理解した様子の郁は、それでも眉は顰めたままで鞄や服のポケットを探り出した。
ややあって出てきたのは手の平サイズの四角くて薄いケース──ミントタブレットだった。はいと手渡されたそれを亜衣香はまじまじと観察する。軽く振ればカシャカシャと軽快な音がした。ケース内は余裕のある空間になっているらしい。
「食べかけ?」
「うん、眠気覚まし」
「郁が眠気覚ましに食べるって、めちゃくちゃカライやつじゃない……」
唇を尖らせる亜衣香に郁は肩を竦めてみせる。
あらためてパッケージに目を落とした亜衣香は、表記されたスーパーミントの文字を指でなぞった。食べたことはなかったし今まで手にしたこともなかったけれど、確実に食べられないことだけはわかる。
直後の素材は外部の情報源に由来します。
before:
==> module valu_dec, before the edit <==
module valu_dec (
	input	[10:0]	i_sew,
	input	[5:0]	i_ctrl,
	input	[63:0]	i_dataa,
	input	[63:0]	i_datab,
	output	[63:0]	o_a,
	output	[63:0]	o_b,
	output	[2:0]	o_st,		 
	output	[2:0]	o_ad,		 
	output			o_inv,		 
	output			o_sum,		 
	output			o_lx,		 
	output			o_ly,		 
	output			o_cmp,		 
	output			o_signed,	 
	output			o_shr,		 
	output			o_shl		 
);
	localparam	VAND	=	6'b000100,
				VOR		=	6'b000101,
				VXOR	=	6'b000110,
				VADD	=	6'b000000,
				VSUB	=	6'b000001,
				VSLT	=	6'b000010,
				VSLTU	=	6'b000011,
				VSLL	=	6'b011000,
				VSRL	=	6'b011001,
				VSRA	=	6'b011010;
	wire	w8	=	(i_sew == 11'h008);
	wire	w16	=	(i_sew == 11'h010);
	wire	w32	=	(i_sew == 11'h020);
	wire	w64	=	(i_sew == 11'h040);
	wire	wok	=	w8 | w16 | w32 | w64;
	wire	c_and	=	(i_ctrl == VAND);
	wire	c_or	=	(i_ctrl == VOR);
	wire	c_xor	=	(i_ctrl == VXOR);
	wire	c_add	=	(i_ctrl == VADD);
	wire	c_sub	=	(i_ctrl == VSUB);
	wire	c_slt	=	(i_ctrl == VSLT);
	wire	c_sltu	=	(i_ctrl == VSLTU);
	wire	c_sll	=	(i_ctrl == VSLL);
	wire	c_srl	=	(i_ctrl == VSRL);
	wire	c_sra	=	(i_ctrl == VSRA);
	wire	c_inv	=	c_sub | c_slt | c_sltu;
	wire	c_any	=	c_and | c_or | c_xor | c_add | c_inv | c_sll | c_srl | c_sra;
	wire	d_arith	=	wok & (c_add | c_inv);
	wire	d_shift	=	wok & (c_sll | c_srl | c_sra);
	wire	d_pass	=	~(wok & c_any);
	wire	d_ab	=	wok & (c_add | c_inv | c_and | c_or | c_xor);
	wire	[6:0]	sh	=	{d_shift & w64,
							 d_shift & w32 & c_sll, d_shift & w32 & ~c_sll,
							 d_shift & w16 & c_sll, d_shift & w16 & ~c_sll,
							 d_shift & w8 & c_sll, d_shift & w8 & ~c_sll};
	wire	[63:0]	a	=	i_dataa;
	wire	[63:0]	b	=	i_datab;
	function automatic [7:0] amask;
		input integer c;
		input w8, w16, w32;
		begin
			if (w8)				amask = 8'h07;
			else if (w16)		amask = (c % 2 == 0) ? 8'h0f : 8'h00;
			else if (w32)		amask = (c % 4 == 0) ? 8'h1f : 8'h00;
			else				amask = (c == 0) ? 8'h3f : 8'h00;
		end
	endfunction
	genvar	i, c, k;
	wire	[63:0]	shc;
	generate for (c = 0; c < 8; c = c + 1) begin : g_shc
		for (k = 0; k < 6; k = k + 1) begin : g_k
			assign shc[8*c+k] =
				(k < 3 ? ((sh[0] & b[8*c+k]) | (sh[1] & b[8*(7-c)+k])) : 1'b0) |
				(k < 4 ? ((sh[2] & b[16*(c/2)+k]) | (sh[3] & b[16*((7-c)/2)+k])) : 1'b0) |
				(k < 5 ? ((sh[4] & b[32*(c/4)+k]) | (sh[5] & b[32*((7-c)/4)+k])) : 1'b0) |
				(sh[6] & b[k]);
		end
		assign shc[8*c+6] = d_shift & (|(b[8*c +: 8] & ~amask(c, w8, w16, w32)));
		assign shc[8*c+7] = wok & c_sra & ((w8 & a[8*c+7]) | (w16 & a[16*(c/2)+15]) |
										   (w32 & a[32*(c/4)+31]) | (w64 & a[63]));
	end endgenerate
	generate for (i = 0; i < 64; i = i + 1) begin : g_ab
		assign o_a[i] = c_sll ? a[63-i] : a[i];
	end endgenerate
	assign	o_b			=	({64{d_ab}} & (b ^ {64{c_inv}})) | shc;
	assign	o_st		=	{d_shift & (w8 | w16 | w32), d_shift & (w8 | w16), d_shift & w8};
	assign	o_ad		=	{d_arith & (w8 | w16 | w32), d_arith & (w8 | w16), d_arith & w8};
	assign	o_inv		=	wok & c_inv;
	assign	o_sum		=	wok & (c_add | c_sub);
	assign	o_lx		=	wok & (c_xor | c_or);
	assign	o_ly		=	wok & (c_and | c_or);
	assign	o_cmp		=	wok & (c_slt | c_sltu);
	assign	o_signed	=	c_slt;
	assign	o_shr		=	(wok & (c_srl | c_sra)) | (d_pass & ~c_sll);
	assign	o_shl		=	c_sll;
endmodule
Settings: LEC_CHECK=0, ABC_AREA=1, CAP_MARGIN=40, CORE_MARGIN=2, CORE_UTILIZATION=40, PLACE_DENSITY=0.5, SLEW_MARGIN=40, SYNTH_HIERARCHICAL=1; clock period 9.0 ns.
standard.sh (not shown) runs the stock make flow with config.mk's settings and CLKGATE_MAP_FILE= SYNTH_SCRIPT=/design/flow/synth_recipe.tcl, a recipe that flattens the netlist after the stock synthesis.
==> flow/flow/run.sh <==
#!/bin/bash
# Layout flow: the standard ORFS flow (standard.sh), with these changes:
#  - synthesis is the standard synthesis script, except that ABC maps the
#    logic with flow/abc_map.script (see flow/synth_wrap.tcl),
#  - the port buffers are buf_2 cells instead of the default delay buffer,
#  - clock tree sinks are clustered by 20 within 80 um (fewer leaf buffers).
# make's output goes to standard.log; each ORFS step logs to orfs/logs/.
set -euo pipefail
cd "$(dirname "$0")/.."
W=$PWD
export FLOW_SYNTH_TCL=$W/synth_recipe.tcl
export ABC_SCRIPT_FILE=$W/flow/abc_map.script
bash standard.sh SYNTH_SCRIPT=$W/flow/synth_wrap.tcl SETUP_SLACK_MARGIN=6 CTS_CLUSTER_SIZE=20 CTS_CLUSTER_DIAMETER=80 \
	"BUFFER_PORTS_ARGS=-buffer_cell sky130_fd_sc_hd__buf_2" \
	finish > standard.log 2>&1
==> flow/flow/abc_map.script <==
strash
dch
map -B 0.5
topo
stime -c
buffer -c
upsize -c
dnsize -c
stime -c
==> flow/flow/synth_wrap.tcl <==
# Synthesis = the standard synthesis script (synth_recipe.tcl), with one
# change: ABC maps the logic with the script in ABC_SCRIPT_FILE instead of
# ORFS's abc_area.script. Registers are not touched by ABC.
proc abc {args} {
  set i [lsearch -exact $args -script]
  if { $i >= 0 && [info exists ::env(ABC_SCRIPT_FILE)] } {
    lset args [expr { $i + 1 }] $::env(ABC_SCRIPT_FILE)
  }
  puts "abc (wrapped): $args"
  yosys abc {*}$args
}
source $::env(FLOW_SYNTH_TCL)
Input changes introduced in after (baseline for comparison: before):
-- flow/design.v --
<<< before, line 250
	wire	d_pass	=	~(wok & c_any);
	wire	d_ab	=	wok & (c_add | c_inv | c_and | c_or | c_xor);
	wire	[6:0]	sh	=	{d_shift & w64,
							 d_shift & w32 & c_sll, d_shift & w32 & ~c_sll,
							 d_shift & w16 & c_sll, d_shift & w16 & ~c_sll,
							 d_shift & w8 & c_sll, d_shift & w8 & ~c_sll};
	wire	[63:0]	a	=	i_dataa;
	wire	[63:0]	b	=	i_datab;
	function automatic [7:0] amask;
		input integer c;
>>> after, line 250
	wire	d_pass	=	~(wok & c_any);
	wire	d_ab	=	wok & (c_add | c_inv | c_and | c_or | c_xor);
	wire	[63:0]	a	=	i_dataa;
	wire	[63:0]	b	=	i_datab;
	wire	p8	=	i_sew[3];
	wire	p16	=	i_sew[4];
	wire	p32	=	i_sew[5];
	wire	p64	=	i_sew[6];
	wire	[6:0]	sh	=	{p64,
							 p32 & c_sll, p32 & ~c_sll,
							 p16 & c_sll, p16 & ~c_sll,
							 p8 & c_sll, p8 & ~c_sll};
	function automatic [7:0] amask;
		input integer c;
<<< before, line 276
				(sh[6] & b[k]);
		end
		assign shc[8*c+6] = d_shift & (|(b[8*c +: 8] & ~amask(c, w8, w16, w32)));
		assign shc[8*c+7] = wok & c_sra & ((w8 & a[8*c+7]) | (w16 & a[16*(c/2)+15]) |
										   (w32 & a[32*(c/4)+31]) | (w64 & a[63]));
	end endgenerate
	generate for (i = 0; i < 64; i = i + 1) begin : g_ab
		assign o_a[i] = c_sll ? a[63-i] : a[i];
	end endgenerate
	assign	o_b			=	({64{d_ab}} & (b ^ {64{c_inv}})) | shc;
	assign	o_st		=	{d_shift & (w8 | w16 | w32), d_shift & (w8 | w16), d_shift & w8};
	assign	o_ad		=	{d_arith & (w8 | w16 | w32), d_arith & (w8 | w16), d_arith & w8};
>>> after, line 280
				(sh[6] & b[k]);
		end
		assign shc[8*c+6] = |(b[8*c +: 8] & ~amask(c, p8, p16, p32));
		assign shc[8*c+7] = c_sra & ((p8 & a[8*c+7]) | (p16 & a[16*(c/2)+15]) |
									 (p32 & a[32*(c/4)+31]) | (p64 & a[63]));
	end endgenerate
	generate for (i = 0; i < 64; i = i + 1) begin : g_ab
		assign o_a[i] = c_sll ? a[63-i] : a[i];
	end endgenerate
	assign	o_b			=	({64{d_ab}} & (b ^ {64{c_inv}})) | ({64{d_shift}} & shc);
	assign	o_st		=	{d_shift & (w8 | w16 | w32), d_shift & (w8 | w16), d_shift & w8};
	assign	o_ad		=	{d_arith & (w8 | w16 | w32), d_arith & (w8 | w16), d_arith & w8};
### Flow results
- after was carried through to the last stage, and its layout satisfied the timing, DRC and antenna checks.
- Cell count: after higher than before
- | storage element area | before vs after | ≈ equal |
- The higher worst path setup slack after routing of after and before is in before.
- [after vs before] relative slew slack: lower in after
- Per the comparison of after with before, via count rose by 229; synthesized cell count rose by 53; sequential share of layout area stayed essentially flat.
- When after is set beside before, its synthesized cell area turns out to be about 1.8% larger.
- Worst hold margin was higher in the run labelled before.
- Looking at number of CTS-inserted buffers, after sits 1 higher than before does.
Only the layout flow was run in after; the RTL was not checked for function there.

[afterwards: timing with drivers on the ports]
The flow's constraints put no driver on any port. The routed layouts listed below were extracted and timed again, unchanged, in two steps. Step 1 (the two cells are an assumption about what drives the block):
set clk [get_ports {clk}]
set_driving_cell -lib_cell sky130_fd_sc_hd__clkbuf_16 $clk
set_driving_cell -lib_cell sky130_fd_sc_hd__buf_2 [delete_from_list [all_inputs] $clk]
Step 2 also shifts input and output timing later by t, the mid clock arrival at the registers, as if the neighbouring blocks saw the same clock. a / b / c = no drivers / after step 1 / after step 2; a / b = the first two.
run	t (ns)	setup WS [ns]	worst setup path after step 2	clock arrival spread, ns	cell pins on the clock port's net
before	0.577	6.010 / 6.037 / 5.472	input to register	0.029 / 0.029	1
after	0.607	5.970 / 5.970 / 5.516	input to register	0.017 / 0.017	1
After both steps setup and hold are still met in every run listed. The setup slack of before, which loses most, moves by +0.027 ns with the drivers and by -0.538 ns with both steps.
「このシリーズはオレンジが好きよ。新商品のミルクミントも気になってるけど」
「ミルクか。そういえば最上段に並んでたな」
「えっ、そっちがよかった! なんでそれにしなかったの?」
「……学校はお菓子を持っていくところじゃないだろう」
郁の声がすっと低まった。
また説教が始まりそうな雰囲気を察し、亜衣香は慌ててその通りだと同調した。「これで我慢してあげる!」とミントタブレットをポケットにしまいこむ。
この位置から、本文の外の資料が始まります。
Source: an optimization exercise on an open RTL-to-GDS flow (aim: small area). Production flows keep margins and buffers that such runs may drop. Function was checked by simulation only, so behaviour that the tests miss may differ from the original. Power figures rest on the tool's default switching activity, not on a simulated workload. No driver is modelled on the clock port, so clocking that relies on it looks cheaper here than on a real chip.

== the baseline ==
// router_top
module router_top(clk,resetn,read_enb_0,read_enb_1,read_enb_2,d_in,pkt_valid,
		d_out_0,d_out_1,d_out_2,vld_out_0,vld_out_1,vld_out_2,
		error,busy);
	input clk,resetn,read_enb_0,read_enb_1,read_enb_2,pkt_valid;
	input [7:0]d_in;
	output vld_out_0,vld_out_1,vld_out_2,error,busy;
	output [7:0]d_out_0,d_out_1,d_out_2;
	wire [2:0]write_enb, write_enb_next;
	wire [7:0]d_out;
	router_register register(clk,resetn,pkt_valid,fifo_full,rst_int_reg,detect_add,ld_state,laf_state,
				lfd_state,parity_done,low_pkt_valid,error,d_out,d_in);
	router_syn syn(clk,resetn,d_in[1:0],write_enb_reg,detect_add,vld_out_0,vld_out_1,vld_out_2,read_enb_0,read_enb_1,read_enb_2,
			write_enb,fifo_full,empty_0,empty_1,empty_2,soft_reset_0,soft_reset_1,soft_reset_2,full_0,full_1,full_2,write_enb_reg_next,write_enb_next);
	router_fsm fsm(clk,resetn,pkt_valid,d_in[1:0],fifo_full,empty_0,empty_1,empty_2,soft_reset_0,soft_reset_1,soft_reset_2,
			parity_done,low_pkt_valid,write_enb_reg,detect_add,ld_state,laf_state,lfd_state,full_state,rst_int_reg,busy,write_enb_reg_next);
	router_fifo fifo_0(clk,resetn,soft_reset_0,write_enb_next[0],read_enb_0,d_out,empty_0,d_out_0,full_0);
	router_fifo fifo_1(clk,resetn,soft_reset_1,write_enb_next[1],read_enb_1,d_out,empty_1,d_out_1,full_1);
	router_fifo fifo_2(clk,resetn,soft_reset_2,write_enb_next[2],read_enb_2,d_out,empty_2,d_out_2,full_2);
endmodule
Settings: LEC_CHECK=0, CAP_MARGIN=20, CORE_MARGIN=2, CORE_UTILIZATION=80, PLACE_DENSITY=0.86, SLEW_MARGIN=20; clock period 5.0 ns.
standard.sh (not shown) runs the stock make flow with config.mk's settings and CLKGATE_MAP_FILE= SYNTH_SCRIPT=/design/flow/synth_recipe.tcl, a recipe that flattens the netlist after the stock synthesis.
==> flow/flow/run.sh <==
#!/bin/bash
# Standard ORFS layout (the standard.sh) with three changes:
#  - synthesis is the standard synthesis script, with only the ABC
#    technology-mapping script replaced by an area-oriented one (registers,
#    their names and cell types are untouched: ABC maps combinational logic);
#  - clock tree synthesis without dummy loads;
#  - the port buffers use the smallest buffer cell.
set -euo pipefail
WORK=$(pwd)
FLOWDIR=$WORK/flow
cat > $WORK/my_synth.tcl <<EOT
proc abc {args} {
  set i [lsearch \$args -script]
  if {\$i >= 0} { lset args [expr {\$i+1}] $FLOWDIR/abc_area.script }
  yosys abc {*}\$args
}
source $WORK/synth_recipe.tcl
EOT
bash $WORK/standard.sh SYNTH_SCRIPT=$WORK/my_synth.tcl \
  "CTS_ARGS=-sink_clustering_enable -repair_clock_nets -dont_use_dummy_load -sink_clustering_size 20 -sink_clustering_max_diameter 60 -buf_list sky130_fd_sc_hd__clkbuf_8" \
  "BUFFER_PORTS_ARGS=-buffer_cell sky130_fd_sc_hd__buf_1" \
  finish > $WORK/standard_flow.log 2>&1
==> flow/flow/abc_area.script <==
strash
dch -f
map -a
mfs2 -a
&get -n
&st
&dch -f
&nf -a -R 1000
&put
topo
The inputs of the candidate differ from those of the baseline as listed below.
-- flow/flow/run.sh --
<<< the baseline, line 18
EOT
bash $WORK/standard.sh SYNTH_SCRIPT=$WORK/my_synth.tcl \
  "CTS_ARGS=-sink_clustering_enable -repair_clock_nets -dont_use_dummy_load -sink_clustering_size 20 -sink_clustering_max_diameter 60 -buf_list sky130_fd_sc_hd__clkbuf_8" \
  "BUFFER_PORTS_ARGS=-buffer_cell sky130_fd_sc_hd__buf_1" \
  finish > $WORK/standard_flow.log 2>&1
>>> the candidate, line 18
EOT
bash $WORK/standard.sh SYNTH_SCRIPT=$WORK/my_synth.tcl \
  "CTS_ARGS=-sink_clustering_enable -repair_clock_nets -dont_use_dummy_load -sink_clustering_size 32 -sink_clustering_max_diameter 80 -buf_list sky130_fd_sc_hd__clkbuf_16" \
  "BUFFER_PORTS_ARGS=-buffer_cell sky130_fd_sc_hd__buf_1" \
  finish > $WORK/standard_flow.log 2>&1
Notes after the runs:
When the candidate is measured against the baseline, its final wirelength turns out 940 um higher. Taking the baseline as the reference, in the candidate via count of the first global-routing pass held; clock tree buffer count of the final layout moved down; longest individual stage delay on the worst path level.

router_top, a different RTL version from the one above (not shown whole).
Size: ~1400 cells after synthesis, about 460 flip-flops, about 43 I/O pins, about 0.017 mm^2 of cells after synthesis.
==> flow/config.mk <==
export PLATFORM = sky130hd
export DESIGN_NAME = router_top
export DESIGN_NICKNAME = router_top
export VERILOG_FILES = /design/flow/design.v
export SDC_FILE = /design/flow/constraint.sdc
export NUM_CORES = 4
export LEC_CHECK = 0
export CAP_MARGIN = 20
export CORE_MARGIN = 2
export CORE_UTILIZATION = 70
export CTS_BUF_LIST = sky130_fd_sc_hd__clkbuf_8
export CTS_CLUSTER_DIAMETER = 100
export CTS_CLUSTER_SIZE = 30
export PLACE_DENSITY = 0.8
export SLEW_MARGIN = 20
==> flow/constraint.sdc <==
create_clock -name core_clock -period 5.0 [get_ports {clk}]
set_input_delay 1.0000 -clock core_clock [delete_from_list [all_inputs] [get_ports {clk}]]
set_output_delay 1.0000 -clock core_clock [all_outputs]
set_load 0.01 [all_outputs]
==> flow/flow/run.sh <==
#!/bin/bash
# Standard ORFS layout (the standard.sh) with three changes:
#  - synthesis is the standard synthesis script, with only the ABC
#    technology-mapping script replaced by an area-oriented one (registers,
#    their names and cell types are untouched: ABC maps combinational logic);
#  - clock tree synthesis without dummy loads;
#  - the port buffers use the smallest buffer cell.
set -euo pipefail
WORK=$(pwd)
FLOWDIR=$WORK/flow
cat > $WORK/my_synth.tcl <<EOT
proc abc {args} {
  set i [lsearch \$args -script]
  if {\$i >= 0} { lset args [expr {\$i+1}] $FLOWDIR/abc_area.script }
  yosys abc {*}\$args
}
source $WORK/synth_recipe.tcl
EOT
bash $WORK/standard.sh SYNTH_SCRIPT=$WORK/my_synth.tcl \
  "CTS_ARGS=-sink_clustering_enable -repair_clock_nets -dont_use_dummy_load -sink_clustering_size 32 -sink_clustering_max_diameter 80 -buf_list sky130_fd_sc_hd__clkbuf_16" \
  "BUFFER_PORTS_ARGS=-buffer_cell sky130_fd_sc_hd__buf_1" \
  finish > $WORK/standard_flow.log 2>&1
==> flow/flow/abc_area.script <==
&get -n
&st
&dch -f
&nf -a -R 1000
&put
topo
Change:
--- a/flow/flow/run.sh
+++ b/flow/flow/run.sh
@@ -20 +20 @@
-  "CTS_ARGS=-sink_clustering_enable -repair_clock_nets -dont_use_dummy_load -sink_clustering_size 32 -sink_clustering_max_diameter 80 -buf_list sky130_fd_sc_hd__clkbuf_16" \
+  "CTS_ARGS=-sink_clustering_enable -repair_clock_nets -dont_use_dummy_load -sink_clustering_size 16 -sink_clustering_max_diameter 60 -buf_list sky130_fd_sc_hd__clkbuf_8" \
What happened:
- sequential share of layout area fell by 0.13 points
- critical path depth rose by 1
- maximum frequency rose by 1.9%
- via count rose by 1.1%
- power rose by 0.43%
- clock skew fell by 0.0059 ns
- die area does not change
- sequential power stays flat
- clock power rose by about 2%

router_top, a different RTL version from the one above (not shown whole).
Size in the first run: ~1200 cells after synthesis, roughly 450 flip-flops, roughly 43 I/O pins.
export LEC_CHECK = 0
export CAP_MARGIN = 20
export CORE_MARGIN = 2
export CORE_UTILIZATION = 40
export PLACE_DENSITY = 0.6
export SLEW_MARGIN = 20
create_clock -name core_clock -period 5.0 [get_ports {clk}]
run.sh (not shown) runs the stock make flow with config.mk's settings and CLKGATE_MAP_FILE= SYNTH_SCRIPT=/design/flow/synth_recipe.tcl, a recipe that flattens the netlist after the stock synthesis.
Stock flow here: none of the scripts above is used.
Next try:
--- a/flow/config.mk
+++ b/flow/config.mk
@@ -8,5 +8,5 @@
 export CAP_MARGIN = 20
 export CORE_MARGIN = 2
-export CORE_UTILIZATION = 40
-export PLACE_DENSITY = 0.6
+export CORE_UTILIZATION = 70
+export PLACE_DENSITY = 0.8
 export SLEW_MARGIN = 20
Outcome: Design area decreases by about 2.6%. First-iteration DRC count increases by 13%. Final cell count decreases by 15%. Clock skew decreases by 11 ps. Combinational power is about the same.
「ミルクフレーバーが好きなのは知ってるよ。昔からミルクキャンディ好きだもんな」
「……え?」
「で、そのシリーズならオレンジが好き?」
振り向いた先には優しい瞳があった。
亜衣香は頬が熱くなるのを実感した。きっと今、自分の顔は真っ赤になってることだろう。あたりが暗くて本当に助かった。
覚えておくよと笑う彼に、小さくうんと頷いた。